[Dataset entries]
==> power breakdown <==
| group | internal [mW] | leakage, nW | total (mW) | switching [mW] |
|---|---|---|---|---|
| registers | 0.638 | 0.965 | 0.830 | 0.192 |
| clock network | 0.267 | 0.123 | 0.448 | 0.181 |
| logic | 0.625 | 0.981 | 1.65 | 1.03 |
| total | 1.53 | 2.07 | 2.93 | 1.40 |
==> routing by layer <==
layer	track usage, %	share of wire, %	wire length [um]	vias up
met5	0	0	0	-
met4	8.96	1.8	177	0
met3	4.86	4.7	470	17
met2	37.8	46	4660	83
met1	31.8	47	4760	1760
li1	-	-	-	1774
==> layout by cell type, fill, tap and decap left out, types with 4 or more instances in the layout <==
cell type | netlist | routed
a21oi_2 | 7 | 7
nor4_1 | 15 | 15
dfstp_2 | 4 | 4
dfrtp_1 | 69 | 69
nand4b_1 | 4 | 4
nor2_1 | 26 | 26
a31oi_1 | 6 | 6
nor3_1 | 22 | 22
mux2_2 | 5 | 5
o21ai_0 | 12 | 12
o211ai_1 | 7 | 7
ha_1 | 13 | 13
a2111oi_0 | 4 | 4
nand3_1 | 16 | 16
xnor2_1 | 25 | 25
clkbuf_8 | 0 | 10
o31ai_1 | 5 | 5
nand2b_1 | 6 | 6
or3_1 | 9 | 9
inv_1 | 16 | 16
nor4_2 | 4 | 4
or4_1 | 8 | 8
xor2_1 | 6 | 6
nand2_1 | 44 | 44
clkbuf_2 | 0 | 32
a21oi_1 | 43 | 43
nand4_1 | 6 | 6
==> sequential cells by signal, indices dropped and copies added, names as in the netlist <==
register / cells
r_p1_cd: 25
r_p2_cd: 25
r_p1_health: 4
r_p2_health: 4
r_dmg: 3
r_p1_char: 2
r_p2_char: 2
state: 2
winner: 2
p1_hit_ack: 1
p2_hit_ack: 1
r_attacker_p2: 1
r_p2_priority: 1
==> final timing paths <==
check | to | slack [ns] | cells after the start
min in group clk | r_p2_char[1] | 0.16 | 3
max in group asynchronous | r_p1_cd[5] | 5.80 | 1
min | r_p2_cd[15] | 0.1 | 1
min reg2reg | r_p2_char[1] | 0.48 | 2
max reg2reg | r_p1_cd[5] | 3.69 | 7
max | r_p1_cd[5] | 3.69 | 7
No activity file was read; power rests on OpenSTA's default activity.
**src/rtl/mul_seq_pkg.sv**
```systemverilog
// Shared definitions for the sequential shift-add multiplier.
package mul_seq_pkg;

    localparam int LEN_DEF = 16;
    localparam int CNT_W_DEF = $clog2(LEN_DEF + 1);

    typedef enum logic [1:0] {
        IDLE = 2'd0,
        BUSY = 2'd1,
        FIN  = 2'd2
    } state_t;

endpackage

```
**src/rtl/mul_seq.sv**
```systemverilog
// Radix-2 sequential unsigned multiplier: Y = (A*B) mod 2^LEN, one multiplier bit per clock.
module mul_seq
    import mul_seq_pkg::*;
#(
    parameter int LEN = LEN_DEF
) (
    input  logic           CLK,
    input  logic           RST,
    input  logic           START,
    input  logic [LEN-1:0] A,
    input  logic [LEN-1:0] B,
    output logic           DONE,
    output logic [LEN-1:0] Y
);

    localparam int CW = $clog2(LEN + 1);
    localparam logic [CW-1:0] LAST_STEP = CW'(LEN - 1);

    state_t         r_state;
    logic [LEN-1:0] r_mcand;
    logic [LEN-1:0] r_mplier;
    logic [LEN-1:0] r_acc;
    logic [CW-1:0]  r_count;
    logic           r_done;

    // FSM and shift-add datapath; START restarts from any state, RST overrides everything
    always_ff @(posedge CLK) begin
        if (RST) begin
            r_state  <= IDLE;
            r_mcand  <= {LEN{1'b0}};
            r_mplier <= {LEN{1'b0}};
            r_acc    <= {LEN{1'b0}};
            r_count  <= {CW{1'b0}};
            r_done   <= 1'b0;
        end else if (START) begin
            r_state  <= BUSY;
            r_mcand  <= A;
            r_mplier <= B;
            r_acc    <= {LEN{1'b0}};
            r_count  <= {CW{1'b0}};
            r_done   <= 1'b0;
        end else begin
            case (r_state)
                BUSY: begin
                    if (r_mplier[0]) begin
                        r_acc <= r_acc + r_mcand;
                    end else begin
                        r_acc <= r_acc;
                    end
                    r_mcand  <= {r_mcand[LEN-2:0], 1'b0};
                    r_mplier <= {1'b0, r_mplier[LEN-1:1]};
                    r_count  <= r_count + {{(CW-1){1'b0}}, 1'b1};
                    // Last of the LEN steps: result complete on this edge
                    if (r_count == LAST_STEP) begin
                        r_state <= FIN;
                        r_done  <= 1'b1;
                    end else begin
                        r_state <= BUSY;
                        r_done  <= 1'b0;
                    end
                end
                IDLE, FIN: begin
                    r_state <= r_state;
                    r_done  <= r_done;
                end
                default: begin
                    r_state <= IDLE;
                    r_done  <= 1'b0;
                end
            endcase
        end
    end

    assign DONE = r_done;
    assign Y    = r_acc;

endmodule

```
[src/rtl/lane_deskew_buffer.sv]
// Multi-lane deskew buffer: per-lane FIFOs absorb channel skew and emit a word once every lane has a beat.
// A skew timeout flushes partial words that wait too long.
module lane_deskew_buffer #(
    parameter int unsigned NumLanes  = 4,
    parameter int unsigned LaneWidth = 8,
    parameter int unsigned FifoDepth = 4,
    parameter int unsigned MaxSkew   = 8
) (
    input  logic                          clk_i,
    input  logic                          rst_ni,
    input  logic                          clear_i,
    input  logic [NumLanes-1:0]           lane_valid_i,
    input  logic [NumLanes*LaneWidth-1:0] lane_data_i,
    output logic                          valid_o,
    input  logic                          ready_i,
    output logic [NumLanes*LaneWidth-1:0] data_o,
    output logic [NumLanes-1:0]           overflow_o,
    output logic                          skew_err_o
);
    localparam int unsigned PtrW  = $clog2(FifoDepth);
    localparam int unsigned CntW  = PtrW + 1;
    localparam int unsigned SkewW = $clog2(MaxSkew + 1);

    typedef enum logic [1:0] {ST_IDLE, ST_WAIT, ST_ALIGNED} state_e;

    state_e               state_q, state_d;
    logic [LaneWidth-1:0] mem_q    [NumLanes][FifoDepth];
    logic [PtrW-1:0]      wr_ptr_q [NumLanes];
    logic [PtrW-1:0]      rd_ptr_q [NumLanes];
    logic [CntW-1:0]      count_q  [NumLanes];
    logic [CntW-1:0]      count_d  [NumLanes];
    logic [SkewW-1:0]     skew_cnt_q, skew_cnt_d;
    logic [NumLanes-1:0]  full, push, ovf_set, nonempty_d;
    logic                 pop, skew_flush, flush;

    // State always mirrors the registered lane occupancy, so ALIGNED means every lane has a head.
    assign valid_o    = (state_q == ST_ALIGNED);
    assign pop        = valid_o & ready_i;
    assign skew_flush = (state_q == ST_WAIT) && (skew_cnt_q == SkewW'(MaxSkew));
    assign flush      = clear_i | skew_flush;

    // Per-lane push/drop decision and next occupancy; a full lane only accepts when it pops too.
    always_comb begin
        full       = '0;
        push       = '0;
        ovf_set    = '0;
        nonempty_d = '0;
        for (int k = 0; k < NumLanes; k++) begin
            full[k]       = (count_q[k] == CntW'(FifoDepth));
            push[k]       = lane_valid_i[k] & ~flush & (~full[k] | pop);
            ovf_set[k]    = lane_valid_i[k] & ~flush & full[k] & ~pop;
            count_d[k]    = flush ? '0 : count_q[k] + CntW'(push[k]) - CntW'(pop);
            nonempty_d[k] = (count_d[k] != '0);
        end
    end

    // Skew controller next state, classified from next-cycle occupancy.
    always_comb begin
        state_d    = ST_IDLE;
        skew_cnt_d = '0;
        if (&nonempty_d) begin
            state_d = ST_ALIGNED;
        end else if (|nonempty_d) begin
            state_d = ST_WAIT;
        end
        if (state_d == ST_WAIT && state_q == ST_WAIT) begin
            skew_cnt_d = skew_cnt_q + SkewW'(1);
        end
    end

    always_ff @(posedge clk_i or negedge rst_ni) begin
        if (!rst_ni) begin
            state_q    <= ST_IDLE;
            skew_cnt_q <= '0;
            overflow_o <= '0;
            skew_err_o <= 1'b0;
            for (int k = 0; k < NumLanes; k++) begin
                wr_ptr_q[k] <= '0;
                rd_ptr_q[k] <= '0;
                count_q[k]  <= '0;
            end
        end else begin
            state_q    <= state_d;
            skew_cnt_q <= skew_cnt_d;
            if (clear_i) begin
                overflow_o <= '0;
                skew_err_o <= 1'b0;
            end else begin
                overflow_o <= overflow_o | ovf_set;
                if (skew_flush) begin
                    skew_err_o <= 1'b1;
                end
            end
            for (int k = 0; k < NumLanes; k++) begin
                count_q[k] <= count_d[k];
                if (flush) begin
                    wr_ptr_q[k] <= '0;
                    rd_ptr_q[k] <= '0;
                end else begin
                    if (push[k]) begin
                        wr_ptr_q[k] <= wr_ptr_q[k] + PtrW'(1);
                    end
                    if (pop) begin
                        rd_ptr_q[k] <= rd_ptr_q[k] + PtrW'(1);
                    end
                end
            end
        end
    end

    // Lane storage holds no control meaning, so it is left unreset.
    always_ff @(posedge clk_i) begin
        for (int k = 0; k < NumLanes; k++) begin
            if (push[k]) begin
                mem_q[k][wr_ptr_q[k]] <= lane_data_i[k*LaneWidth +: LaneWidth];
            end
        end
    end

    always_comb begin
        data_o = '0;
        for (int k = 0; k < NumLanes; k++) begin
            data_o[k*LaneWidth +: LaneWidth] = mem_q[k][rd_ptr_q[k]];
        end
    end

endmodule
`config.mk`:
```
export PLATFORM = sky130hd
export DESIGN_NAME = spi_reg_bank_flat
export DESIGN_NICKNAME = d
export VERILOG_FILES = /design/src/rtl/spi_reg_bank_if.sv /design/src/rtl/spi_reg_bank.sv /design/src/flat_wrapper.sv
export SDC_FILE = /design/constraint.sdc
export NUM_CORES = 1
export LEC_CHECK = 0
export CORE_UTILIZATION = 54
export DETAILED_ROUTE_END_ITERATION = 10
export PLACE_DENSITY = 0.8
export SLEW_MARGIN = 10
export SYNTH_ARGS = -nofsm -noshare
export SYNTH_HDL_FRONTEND = slang
export SYNTH_SLANG_ARGS = --single-unit
```
`constraint.sdc`:
```
create_clock -name clk -period 2.85 [get_ports clk]
set_input_delay 0.4275 -clock clk [delete_from_list [all_inputs] [get_ports clk]]
set_output_delay 0.4275 -clock clk [all_outputs]
set_load 0.02 [all_outputs]
```
[src/rtl/booth_multiplier_pkg.sv]
// Shared types and constants for the radix-2 Booth multiplier.
package mult_pkg;
    localparam int WIDTH_DEF = 32;
    localparam int ITER_DEF  = WIDTH_DEF;

    typedef enum logic [1:0] {IDLE, RUN, DONE} state_e;
    typedef enum logic [1:0] {NOP, ADD, SUB}   booth_op_e;

    function automatic booth_op_e booth_op(input logic q0, input logic qm1);
        case ({q0, qm1})
            2'b01:   return ADD;
            2'b10:   return SUB;
            default: return NOP;
        endcase
    endfunction
endpackage

[src/rtl/booth_multiplier_if.sv]
// Start/operand/result bundle between the execute stage and the multiplier.
interface booth_multiplier_if import mult_pkg::*; #(parameter int WIDTH = WIDTH_DEF) ();
    logic             ctrl_MULT;
    logic [WIDTH-1:0] data_operandA;
    logic [WIDTH-1:0] data_operandB;
    logic [WIDTH-1:0] data_result;
    logic             data_exception;
    logic             data_resultRDY;
    logic             busy;

    modport master (output ctrl_MULT, data_operandA, data_operandB,
                    input  data_result, data_exception, data_resultRDY, busy);
    modport slave  (input  ctrl_MULT, data_operandA, data_operandB,
                    output data_result, data_exception, data_resultRDY, busy);
endinterface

[Try it] Every line of the data that includes the word "group" should be copied.

[Answer to this task]
| group | internal [mW] | leakage, nW | total (mW) | switching [mW] |
min in group clk | r_p2_char[1] | 0.16 | 3
max in group asynchronous | r_p1_cd[5] | 5.80 | 1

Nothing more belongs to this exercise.